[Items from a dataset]
`config.mk`:
```
export PLATFORM = sky130hd
export DESIGN_NAME = count_slice_sched
export DESIGN_NICKNAME = d
export VERILOG_FILES = /design/src/rtl/count_slice_sched.sv
export SDC_FILE = /design/constraint.sdc
export NUM_CORES = 1
export LEC_CHECK = 0
export ABC_CLOCK_PERIOD_IN_PS = 3550
export BUFFER_PORTS_ARGS = -buffer_cell sky130_fd_sc_hd__clkbuf_2
export CAP_MARGIN = 20
export CORE_MARGIN = 2
export CORE_UTILIZATION = 48
export CTS_CLUSTER_DIAMETER = 80
export DETAILED_ROUTE_END_ITERATION = 10
export PLACE_DENSITY = 0.83
export REMOVE_ABC_BUFFERS = 1
export SYNTH_ARGS = -nofsm -noshare
export SYNTH_HDL_FRONTEND = slang
export SYNTH_SLANG_ARGS = --single-unit
```
`constraint.sdc`:
```
create_clock -name clk -period 3.55 [get_ports clk]
set_input_delay 0.355 -clock clk [delete_from_list [all_inputs] [get_ports clk]]
set_output_delay 0.355 -clock clk [all_outputs]
set_load 0.1 [all_outputs]
```
### config.mk
export PLATFORM = sky130hd
export DESIGN_NAME = demux_scan_ctrl_flat
export DESIGN_NICKNAME = d
export VERILOG_FILES = /design/src/rtl/demux_scan_if.sv /design/src/rtl/demux_scan_ctrl.sv /design/src/flat_wrapper.sv
export SDC_FILE = /design/constraint.sdc
export NUM_CORES = 1
export LEC_CHECK = 0
export CAP_MARGIN = 0
export CORE_UTILIZATION = 49
export CTS_BUF_LIST = sky130_fd_sc_hd__clkbuf_2 sky130_fd_sc_hd__clkbuf_4 sky130_fd_sc_hd__clkbuf_8
export DETAILED_ROUTE_END_ITERATION = 7
export PLACE_DENSITY = 0.77
export RECOVER_POWER = 25
export SYNTH_ARGS = -nofsm -noshare
export SYNTH_HDL_FRONTEND = slang
export SYNTH_SLANG_ARGS = --single-unit
export TNS_END_PERCENT = 20
### constraint.sdc
create_clock -name clk -period 1.7 [get_ports clk]
set_input_delay 0.425 -clock clk [delete_from_list [all_inputs] [get_ports clk]]
set_output_delay 0.425 -clock clk [all_outputs]
set_load 0.02 [all_outputs]
==> config.mk <==
export PLATFORM = sky130hd
export DESIGN_NAME = seg7_scan_drv
export DESIGN_NICKNAME = d
export VERILOG_FILES = /design/src/rtl/seg7_defs_pkg.sv /design/src/rtl/hex7seg.sv /design/src/rtl/seg7_scan_drv.sv
export SDC_FILE = /design/constraint.sdc
export NUM_CORES = 1
export LEC_CHECK = 0
export ABC_AREA = 1
export CORE_MARGIN = 1.5
export CORE_UTILIZATION = 55
export CTS_BUF_LIST = sky130_fd_sc_hd__clkbuf_4
export DETAILED_ROUTE_END_ITERATION = 6
export GPL_TIMING_DRIVEN = 0
export HOLD_SLACK_MARGIN = 0.05
export PLACE_DENSITY_LB_ADDON = 0.2
export SLEW_MARGIN = 20
export SYNTH_ARGS = -nofsm -noshare
export SYNTH_HDL_FRONTEND = slang
export SYNTH_SLANG_ARGS = --single-unit
==> constraint.sdc <==
create_clock -name CLK -period 2.1 [get_ports CLK]
set_clock_uncertainty 0.05 [all_clocks]
set_input_delay 0.315 -clock CLK [delete_from_list [all_inputs] [get_ports CLK]]
set_output_delay 0.315 -clock CLK [all_outputs]
set_load 0.02 [all_outputs]
==> src/rtl/seg7_defs_pkg.sv <==
// Shared definitions for the 7-segment scan driver: FSM state codes, the
// active-low hex segment table and anode pattern helpers.
package seg7_defs;

  localparam logic [1:0] ST_IDLE  = 2'd0;
  localparam logic [1:0] ST_BLANK = 2'd1;
  localparam logic [1:0] ST_DRIVE = 2'd2;
  localparam logic [1:0] ST_FAULT = 2'd3;

  localparam logic [6:0] SEG_BLANK = 7'b1111111;
  localparam logic [3:0] AN_OFF    = 4'b1111;

  // Active-low {g,f,e,d,c,b,a}, indexed by nibble value 0..F.
  localparam logic [6:0] SEG_TABLE [16] = '{
    7'b1000000, 7'b1111001, 7'b0100100, 7'b0110000,
    7'b0011001, 7'b0010010, 7'b0000010, 7'b1111000,
    7'b0000000, 7'b0010000, 7'b0001000, 7'b0000011,
    7'b1000110, 7'b0100001, 7'b0000110, 7'b0001110
  };

  function automatic logic is_one_cold(input logic [3:0] pattern);
    return (pattern == 4'b1110) || (pattern == 4'b1101) ||
           (pattern == 4'b1011) || (pattern == 4'b0111);
  endfunction

  function automatic logic [1:0] an_to_sel(input logic [3:0] pattern);
    logic [1:0] sel;
    case (pattern)
      4'b1101: sel = 2'd1;
      4'b1011: sel = 2'd2;
      4'b0111: sel = 2'd3;
      default: sel = 2'd0;
    endcase
    return sel;
  endfunction

endpackage

==> src/rtl/hex7seg.sv <==
// Combinational nibble to active-low seven-segment decoder.
module hex7seg
  import seg7_defs::*;
(
  input  logic [3:0] nibble,
  output logic [6:0] seg
);

  assign seg = SEG_TABLE[nibble];

endmodule

==> src/rtl/seg7_scan_drv.sv <==
// Downstream stage of the anode scanner: inserts dead-time blanking on each
// anode change, optional leading-zero suppression and illegal-pattern flagging.
module seg7_scan_drv
  import seg7_defs::*;
#(
  parameter int unsigned BLANK_CYC   = 16,
  parameter int unsigned LZ_SUPPRESS = 0,
  parameter int unsigned CNT_BITS    = 8
) (
  input  logic        CLK,
  input  logic        CLR,
  input  logic [3:0]  AN_IN,
  input  logic [15:0] DATA,
  input  logic [3:0]  DP,
  input  logic        LOAD,
  output logic [3:0]  AN,
  output logic [6:0]  SEG,
  output logic        DPO,
  output logic        ERR
);

  localparam logic [CNT_BITS-1:0] CNT_RELOAD = CNT_BITS'(BLANK_CYC - 1);

  logic [3:0]          an_q, an_d;
  logic [1:0]          state_q, state_d;
  logic [CNT_BITS-1:0] cnt_q, cnt_d;
  logic [15:0]         data_q, data_d;
  logic [3:0]          dp_q, dp_d;
  logic [3:0]          an_out_q, an_out_d;
  logic [6:0]          seg_q, seg_d;
  logic                dpo_q, dpo_d;
  logic                err_q, err_d;

  logic       change;
  logic [1:0] sel;
  logic [3:0] digit;
  logic       lz_blank;
  logic [6:0] dec_seg;

  assign change = (AN_IN != an_q);

  // Any anode change overrides the current state; only BLANK advances on its own.
  always_comb begin
    state_d = state_q;
    cnt_d   = cnt_q;
    if (change) begin
      if (AN_IN == AN_OFF) begin
        state_d = ST_IDLE;
      end else if (is_one_cold(AN_IN)) begin
        state_d = ST_BLANK;
        cnt_d   = CNT_RELOAD;
      end else begin
        state_d = ST_FAULT;
      end
    end else if (state_q == ST_BLANK) begin
      if (cnt_q == '0) begin
        state_d = ST_DRIVE;
      end else begin
        cnt_d = cnt_q - CNT_BITS'(1);
      end
    end
  end

  always_comb begin
    an_d   = AN_IN;
    data_d = LOAD ? DATA : data_q;
    dp_d   = LOAD ? DP : dp_q;
    sel    = an_to_sel(an_q);
  end

  // Digit mux and leading-zero test both look at the post-load shadow value.
  always_comb begin
    lz_blank = 1'b0;
    case (sel)
      2'd1: begin
        digit    = data_d[7:4];
        lz_blank = (data_d[15:4] == 12'h000);
      end
      2'd2: begin
        digit    = data_d[11:8];
        lz_blank = (data_d[15:8] == 8'h00);
      end
      2'd3: begin
        digit    = data_d[15:12];
        lz_blank = (data_d[15:12] == 4'h0);
      end
      default: digit = data_d[3:0];
    endcase
    if (LZ_SUPPRESS == 0) begin
      lz_blank = 1'b0;
    end
  end

  hex7seg u_hex7seg (
    .nibble (digit),
    .seg    (dec_seg)
  );

  always_comb begin
    an_out_d = AN_OFF;
    seg_d    = SEG_BLANK;
    dpo_d    = 1'b1;
    err_d    = err_q | (state_d == ST_FAULT);
    if (state_d == ST_DRIVE) begin
      an_out_d = an_q;
      seg_d    = lz_blank ? SEG_BLANK : dec_seg;
      dpo_d    = ~dp_d[sel];
    end
  end

  always_ff @(posedge CLK) begin
    if (CLR) begin
      an_q     <= AN_OFF;
      state_q  <= ST_IDLE;
      cnt_q    <= '0;
      data_q   <= 16'h0000;
      dp_q     <= 4'b0000;
      an_out_q <= AN_OFF;
      seg_q    <= SEG_BLANK;
      dpo_q    <= 1'b1;
      err_q    <= 1'b0;
    end else begin
      an_q     <= an_d;
      state_q  <= state_d;
      cnt_q    <= cnt_d;
      data_q   <= data_d;
      dp_q     <= dp_d;
      an_out_q <= an_out_d;
      seg_q    <= seg_d;
      dpo_q    <= dpo_d;
      err_q    <= err_d;
    end
  end

  assign AN  = an_out_q;
  assign SEG = seg_q;
  assign DPO = dpo_q;
  assign ERR = err_q;

endmodule

**Yosys cells after proc, flatten, opt, wreduce, memory -nomap -nowiden**

Memory sizes are Yosys's and may differ from the RTL's. A register that Yosys moved wholly into a read port is not among the register bits.
Index checks and enable logic that the tools add are counted.
W data, S select, Z words.

- Equality and inequality tests: 18
- Muxes and demuxes: 16
- Bitwise logic cells: 4
- Add/subtract/negate cells: 1
- Magnitude comparators: 1
- Reduce and logical (&&, ||, !) cells: 7

Operators by type and width:

| operator | number |
|---|---|
| $mux W8 | 5 |
| $eq A4 B4 Y1 const B | 6 |
| $mux W16 | 1 |
| $pmux W4 S3 | 1 |
| $mux W2 | 5 |
| $eq A2 B2 Y1 const B | 4 |
| $eq A4 B3 Y1 const B | 2 |
| $logic_not A8 Y1 | 1 |
| $sub A8 B1 Y8 const B | 1 |
| $pmux W2 S3 | 1 |
| $not A4 Y5 | 1 |
| $eq A2 B1 Y1 const B | 2 |
| $mux W4 | 1 |
| $ne A2 B2 Y1 const B | 2 |
| $ne A4 B4 Y1 | 1 |
| $reduce_and A4 Y1 | 1 |
| $logic_or A1 B1 Y1 | 3 |
| $lt A2 B3 Y1 const B | 1 |
| $bmux W1 S2 | 1 |
| $ne A2 B1 Y1 const B | 1 |
| $not A1 Y1 | 2 |
| $reduce_bool A2 Y1 | 1 |
| $reduce_or A2 Y1 | 1 |
| $mux W1 | 1 |
| $or A1 B1 Y1 | 1 |

- Bits in registers: 40
- Bits in read-only memories: 112
- Memories: 1
- Bits of input ports: 27
- Word-level logic and storage cells: 56
- Output and inout port bits: 13

Memories:

| name | words | width | rd ports | clocked after Yosys merged registers in | wr ports | line | RTL |
|---|---|---|---|---|---|---|---|
| (name not given) | 16 | 7 | 1 | 1 | 0 | hex7seg.sv:9 | `assign seg = SEG_TABLE[nibble];` |

**Longest topological paths before layout**

- Depth in word-level cells: 10
- Depth in mapped cells: 13
- Mapped depth without buffers: 12

**Cells and area by module**

A second synthesis with hierarchy kept.

- Cells, all modules: 337
- Area, all modules: 2393.5 um2

By module, submodules not included:

| module | seq. area each (um2) | cells each | instances | area each (um2) |
|---|---|---|---|---|
| seg7_scan_drv | 940.9 | 288 | 1 | 2119.5 |
| hex7seg | 0.0 | 49 | 1 | 274.0 |

**Worst setup path before layout**

Ideal clock, no wire load.

- Kind: in2reg
- Start: in LOAD
- End: reg seg_q[5], in the netlist SEG[5]
- Path buffers: 1
- Stages: 11
- Library setup time: 0.120 ns
- Required time: 1.930 ns
- Slack: 0.346 ns
- Arrival time: 1.584 ns
- Cells stage by stage: buf_6 or2_2 o21ai_0 nor2_1 nor2_2 inv_1 ha_1 nand2_1 nand2_1 nand2_1 nand3_1

- Longest elaborated chain between the ends: 3

Ends and longest elaborated chain:

| item | line | RTL |
|---|---|---|
| start: declaration | seg7_scan_drv.sv:15 | `input logic LOAD,` |
| $mux W16 | seg7_scan_drv.sv:66 | `data_d = LOAD ? DATA : data_q;` |
| $pmux W4 S3 | seg7_scan_drv.sv:74 | `case (sel)` |
| $not A4 Y5 (not written as such) | hex7seg.sv:9 |  |
| end: declaration | seg7_scan_drv.sv:30 | `logic [6:0] seg_q, seg_d;` |

No other way between the ends.
A chain may end at the register's enable or synchronous reset.

**Worst setup path after layout**

- Start: reg an_q[0]
- End: reg seg_q[3], in the netlist SEG[3]

- Longest elaborated chain between the ends: 5
- Elaborated cells between the ends (all ways): 14
- Those cells by class: eq/ne: 8; mux: 3; bitwise: 2; reduce/logical: 1

Ends and longest elaborated chain:

| item | line | RTL |
|---|---|---|
| start: declaration | seg7_scan_drv.sv:24 | `logic [3:0] an_q, an_d;` |
| start signal: assignment | seg7_scan_drv.sv:123 | `an_q <= an_d;` |
| $eq A4 B3 Y1 (tied with other cells) | seg7_defs_pkg.sv:28 | `case (pattern)` |
| $pmux W2 S3 / $mux W2 (equally long branches) | seg7_defs_pkg.sv:28, seg7_scan_drv.sv:46 |  |
| $eq A2 B2 Y1 (tied with other cells) | -- |  |
| $pmux W4 S3 / $not A1 Y1 (equally long branches) | -- |  |
| $not A4 Y5 (not written as such) / $reduce_or A2 Y1 (equally long branches) | -- |  |

Parallel ways exist; a longest one is shown, timed or not.

==> results.md <==
- Max-slew violations: 0
- H-tree Lvls: 2
- Yosys warning count: 0
- Largest net degree at the start of global routing: 14
- Clock latency at the later pin of the worst-skew pair: 0.35 ns
- XOR/XNOR Fraction of Synth Area: 2.81%
- CP endpoint kind: register
- Share of post-route cells with drive strength above 1: 10.7%
- Finish-stage setup viols: 0
- Antenna violations before repair: 0
- RSZ-0062 raised after global routing: true
- Slowest-stage cell, CP: dfxtp_1
- Post-synth top area cell: dfxtp_1
- Synth top area share: 37.8%
- GR Util All Layers: 21.4%
- R2R depth: 12
- Total CTS buffers: 5
- CTS Hold Bufs: 0
- Max_cap viols: 0
- WP data required: 2.31 ns
- Via count: 2,369
- Mux cell area share after synthesis: 1.21%
- Min-Delay Path Class: primary input to register
- Slew @ Worst Pin: 0.493 ns
- Root Buffer: clkbuf_4
- First-pass GRT wire length: 8.63 mm
- Worst hold slack: 0.277 ns
- Die W: 70.3 um
- Worst-path cell chain: clkbuf_4 -> nand2_2 -> nor2_2 -> nand2_1 -> nand3_1 -> nor2_4 -> buf_4 -> ha_4 -> nand3_1 -> nand2_1 -> nand2_1 -> nand3_1
- Starting Density: 57.2%
- Worst slew margin: 67.2%
- Peak VDD IR: 0.000456 V
- Power per Cell Area: 616 nW/um^2
- FMAX: 522 MHz
- Nets@finish: 455
- NetSw: 594 uW
- Startpoint types: register
- Worst path arrival time: 2.12 ns
- Wirelength per Cell: 10.9 um
- Power share of the clock group: 21.9%
- Port bufs: 39
- Largest cells by area after synthesis: dfxtp_1 38%, nand2_1 21%, nand3_1 6.6%
- DR pass1 iterations: 4
- # DRC: 0
- Core area: 4350 um^2
- DRT iter0 DRCs: 115
- Largest family of logic cells by synthesized area: simple AND/OR/NAND/NOR gates
- IO Pins: 40
- Clk pin slew, worst setup/hold paths: 0.13 ns
- Leakage: 0.00151 uW
- Worst setup path endpoint: SEG[3]
- Critical path class: register to register
- Register area share after synthesis: 37.8%
- Final Non-Filler Cells: 473
- Detailed Route WL: 5.16 mm
- P&R area growth vs syn: 22.8%
- Die height: 70.3 um
- Final hold vios: 0
- Mapped Nets: 407
- Mapped Avg Cell Area: 6.69 um^2
- Adder-Cell Fraction of Synth Area: 4.02%
- TNS Setup: 0 ns
- Status: completed
- Post-DR vias/cell: 5.01
- Switching part of the total: 31.6%
- TritonCTS clock tree: yes
- Dpl cells: 463
- GRT overflow: 0
- Reg-to-Reg Start: an_q[0]
- Synth Area in Simple Gates: 40.6%
- Cells after synthesis: 372
- Critical path origin: an_q[0]
- Cell-internal power: 1290 uW
- Antenna diodes: 0
- Clk sinks: 47
- Final Core Density: 70.2%
- Die area: 4940 um^2
- Max Root-Sink Buffers: 2
- Compound-gate portion of the synthesized area: 6.08%
- Reg power frac: 51.1%
- Number of global-route vias before repair: 2,025
- Post-synth cell types: 26
- #FFs+latches synth: 47
- ANT nets after route: 0
- Placed inst area: 2950 um^2
- Num rows: 24
- CP max FO: 6
- CP max stage delay: 0.33 ns
- R2r setup slk: 0.18 ns
- Min cycle time layout: 1.92 ns
- Logic pwr share: 27.0%
- DP HPWL: 3.88 mm
- FILL cells: 391
- Final period utilization: 91.3%
- Cell area after layout: 3060 um^2
- Placer Congestion: 0.894
- Worst r2r dst: SEG[3]
- Synthesized area: 2490 um^2
## src/rtl/eforth1_pkg.sv

```systemverilog
// eforth1_pkg: shared types and constants for the eForth line-input front end.
//   tib_sts  - state encoding of the terminal-input-buffer (ACCEPT) FSM
//   ASCII    - control characters recognised by the line editor
//   helpers  - byte classifiers used by the FSM and the echo loader
package eforth1_pkg;

    typedef enum logic [2:0] {
        ACC,    // waiting for a received byte
        WR,     // writing a character into the buffer
        ECH,    // draining the echo sequencer
        TRM,    // writing the 0x00 line terminator
        RUN     // line handed to the outer interpreter
    } tib_sts;

    localparam logic [7:0] BS  = 8'h08;
    localparam logic [7:0] DEL = 8'h7F;
    localparam logic [7:0] TAB = 8'h09;
    localparam logic [7:0] LF  = 8'h0A;
    localparam logic [7:0] CR  = 8'h0D;
    localparam logic [7:0] SPC = 8'h20;
    localparam logic [7:0] BEL = 8'h07;

    // Characters that go into the buffer (TAB is stored as a space).
    function automatic logic is_char(input logic [7:0] b);
        return ((b >= SPC) && (b <= 8'h7E)) || (b == TAB);
    endfunction

    function automatic logic is_rub(input logic [7:0] b);
        return (b == BS) || (b == DEL);
    endfunction

    function automatic logic is_eol(input logic [7:0] b);
        return (b == CR) || (b == LF);
    endfunction

endpackage

```

## src/rtl/tib_echo.sv

```systemverilog
// tib_echo: up to three-byte echo sequencer feeding the UART transmitter.
//   clk, rst           clock, asynchronous active-low reset
//   load               load a new sequence (only issued while idle)
//   load_n             number of bytes in the sequence (1..3)
//   load_b0..load_b2   bytes, sent in that order
//   tx_vld / tx_dat    echo byte valid / data, held stable until tx_rdy
//   tx_rdy             transmitter ready
//   last               the byte currently offered is the final one
module tib_echo (
    input  logic       clk,
    input  logic       rst,
    input  logic       load,
    input  logic [1:0] load_n,
    input  logic [7:0] load_b0,
    input  logic [7:0] load_b1,
    input  logic [7:0] load_b2,
    output logic       tx_vld,
    output logic [7:0] tx_dat,
    input  logic       tx_rdy,
    output logic       last
);

    logic [1:0] cnt;
    logic [7:0] b1_q;
    logic [7:0] b2_q;

    // NOTE: state registers use non-blocking assignments so every flop
    // samples pre-edge values, independent of statement order.
    always_ff @(posedge clk or negedge rst) begin
        if (!rst) begin
            cnt    <= 2'd0;
            tx_dat <= 8'h00;
            b1_q   <= 8'h00;
            b2_q   <= 8'h00;
        end else if (load) begin
            cnt    <= load_n;
            tx_dat <= load_b0;
            b1_q   <= load_b1;
            b2_q   <= load_b2;
        end else if (tx_vld && tx_rdy) begin
            cnt <= cnt - 2'd1;
            // Keep the last byte on tx_dat once the sequence is drained.
            if (cnt > 2'd1) begin
                tx_dat <= b1_q;
                b1_q   <= b2_q;
            end
        end
    end

    assign tx_vld = (cnt != 2'd0);
    assign last   = (cnt == 2'd1);

endmodule

```

## src/rtl/tib_accept.sv

```systemverilog
// tib_accept: eForth ACCEPT in hardware. Receives bytes from the UART,
// applies line editing (backspace, tab, overflow bell), echoes them, stores
// the line in the terminal input buffer and terminates it with 0x00. The
// finished line is signalled on go until the outer interpreter pulses done.
//   clk, rst        clock, asynchronous active-low reset
//   rx_vld/rx_dat   received byte, accepted when rx_vld & rx_rdy
//   rx_rdy          ready for a byte (only in ACC)
//   tx_vld/tx_dat   echo byte to the UART transmitter, tx_rdy handshake
//   mb_own          this block drives the memory bus (arbiter select)
//   mb_we/mb_ai/mb_vi  memory write enable, address, write data
//   go              line complete; drives the outer interpreter enable
//   done            outer interpreter consumed the line (1-cycle pulse)
//   len             characters currently in the buffer
//   ovf             sticky: a character was dropped on a full buffer
module tib_accept
    import eforth1_pkg::*;
#(
    parameter int TIB    = 'h0,
    parameter int TIB_SZ = 80,
    parameter int MSZ    = 8,
    parameter int ASZ    = 17
) (
    input  logic           clk,
    input  logic           rst,
    input  logic           rx_vld,
    input  logic [7:0]     rx_dat,
    output logic           rx_rdy,
    output logic           tx_vld,
    output logic [7:0]     tx_dat,
    input  logic           tx_rdy,
    output logic           mb_own,
    output logic           mb_we,
    output logic [ASZ-1:0] mb_ai,
    output logic [MSZ-1:0] mb_vi,
    output logic           go,
    input  logic           done,
    output logic [6:0]     len,
    output logic           ovf
);

    // Last writable character slot; the slot after it is kept for 0x00.
    localparam logic [6:0] PTR_MAX = 7'(TIB_SZ - 1);

    tib_sts     st;
    logic [6:0] ptr;
    logic [7:0] byte_q;
    logic       from_trm;

    logic       hs;
    logic [7:0] rx_ch;
    logic       room;
    logic [ASZ-1:0] tib_addr;

    logic       ech_load;
    logic [1:0] ech_n;
    logic [7:0] ech_b0;
    logic [7:0] ech_b1;
    logic [7:0] ech_b2;
    logic       ech_last;
    logic       echo_done;

    assign hs        = rx_vld && rx_rdy;
    assign rx_ch     = (rx_dat == TAB) ? SPC : rx_dat;
    assign room      = (ptr < PTR_MAX);
    assign tib_addr  = ASZ'(TIB) + ASZ'(ptr);
    assign echo_done = tx_vld && tx_rdy && ech_last;
    assign len       = ptr;

    // Echo sequence selection; loads on the same edge the FSM enters ECH.
    always_comb begin
        // NOTE: every output gets a default first so no latch is inferred.
        ech_load = 1'b0;
        ech_n    = 2'd1;
        ech_b0   = 8'h00;
        ech_b1   = 8'h00;
        ech_b2   = 8'h00;
        case (st)
            ACC: begin
                if (hs) begin
                    if (is_char(rx_dat)) begin
                        if (!room) begin
                            ech_load = 1'b1;
                            ech_b0   = BEL;
                        end
                    end else if (is_rub(rx_dat)) begin
                        if (ptr != 7'd0) begin
                            ech_load = 1'b1;
                            ech_n    = 2'd3;
                            ech_b0   = BS;
                            ech_b1   = SPC;
                            ech_b2   = BS;
                        end
                    end else if (is_eol(rx_dat)) begin
                        if (ptr == 7'd0) begin
                            ech_load = 1'b1;
                            ech_n    = 2'd2;
                            ech_b0   = CR;
                            ech_b1   = LF;
                        end
                    end
                end
            end
            WR: begin
                ech_load = 1'b1;
                ech_b0   = byte_q;
            end
            TRM: begin
                ech_load = 1'b1;
                ech_n    = 2'd2;
                ech_b0   = CR;
                ech_b1   = LF;
            end
            default: ;
        endcase
    end

    tib_echo u_echo (
        .clk     (clk),
        .rst     (rst),
        .load    (ech_load),
        .load_n  (ech_n),
        .load_b0 (ech_b0),
        .load_b1 (ech_b1),
        .load_b2 (ech_b2),
        .tx_vld  (tx_vld),
        .tx_dat  (tx_dat),
        .tx_rdy  (tx_rdy),
        .last    (ech_last)
    );

    // Main FSM. Bus outputs are registered on the edge entering WR/TRM so
    // the write cycle coincides with the WR/TRM state.
    always_ff @(posedge clk or negedge rst) begin
        if (!rst) begin
            st       <= ACC;
            ptr      <= 7'd0;
            byte_q   <= 8'h00;
            from_trm <= 1'b0;
            rx_rdy   <= 1'b0;
            mb_own   <= 1'b1;
            mb_we    <= 1'b0;
            mb_ai    <= ASZ'(TIB);
            mb_vi    <= '0;
            go       <= 1'b0;
            ovf      <= 1'b0;
        end else begin
            mb_we <= 1'b0;
            case (st)
                ACC: begin
                    rx_rdy <= 1'b1;
                    if (hs) begin
                        if (is_char(rx_dat)) begin
                            rx_rdy <= 1'b0;
                            if (room) begin
                                mb_we  <= 1'b1;
                                mb_ai  <= tib_addr;
                                mb_vi  <= MSZ'(rx_ch);
                                byte_q <= rx_ch;
                                st     <= WR;
                            end else begin
                                ovf      <= 1'b1;
                                from_trm <= 1'b0;
                                st       <= ECH;
                            end
                        end else if (is_rub(rx_dat)) begin
                            if (ptr != 7'd0) begin
                                ptr      <= ptr - 7'd1;
                                from_trm <= 1'b0;
                                rx_rdy   <= 1'b0;
                                st       <= ECH;
                            end
                        end else if (is_eol(rx_dat)) begin
                            rx_rdy <= 1'b0;
                            if (ptr != 7'd0) begin
                                mb_we <= 1'b1;
                                mb_ai <= tib_addr;
                                mb_vi <= '0;
                                st    <= TRM;
                            end else begin
                                from_trm <= 1'b0;
                                st       <= ECH;
                            end
                        end
                    end
                end
                WR: begin
                    ptr      <= ptr + 7'd1;
                    from_trm <= 1'b0;
                    st       <= ECH;
                end
                TRM: begin
                    from_trm <= 1'b1;
                    st       <= ECH;
                end
                ECH: begin
                    if (echo_done) begin
                        if (from_trm) begin
                            go     <= 1'b1;
                            mb_own <= 1'b0;
                            st     <= RUN;
                        end else begin
                            rx_rdy <= 1'b1;
                            st     <= ACC;
                        end
                    end
                end
                RUN: begin
                    if (done) begin
                        go     <= 1'b0;
                        ptr    <= 7'd0;
                        ovf    <= 1'b0;
                        mb_own <= 1'b1;
                        rx_rdy <= 1'b1;
                        st     <= ACC;
                    end
                end
                default: st <= ACC;
            endcase
        end
    end

endmodule

```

__What you need to do__: Looking at the records above, return exactly the lines from the line with "- Final Non-Filler Cells: 473" to the line with "- Max Root-Sink Buffers: 2", both ends included.

__Worked solution__:
- Final Non-Filler Cells: 473
- Detailed Route WL: 5.16 mm
- P&R area growth vs syn: 22.8%
- Die height: 70.3 um
- Final hold vios: 0
- Mapped Nets: 407
- Mapped Avg Cell Area: 6.69 um^2
- Adder-Cell Fraction of Synth Area: 4.02%
- TNS Setup: 0 ns
- Status: completed
- Post-DR vias/cell: 5.01
- Switching part of the total: 31.6%
- TritonCTS clock tree: yes
- Dpl cells: 463
- GRT overflow: 0
- Reg-to-Reg Start: an_q[0]
- Synth Area in Simple Gates: 40.6%
- Cells after synthesis: 372
- Critical path origin: an_q[0]
- Cell-internal power: 1290 uW
- Antenna diodes: 0
- Clk sinks: 47
- Final Core Density: 70.2%
- Die area: 4940 um^2
- Max Root-Sink Buffers: 2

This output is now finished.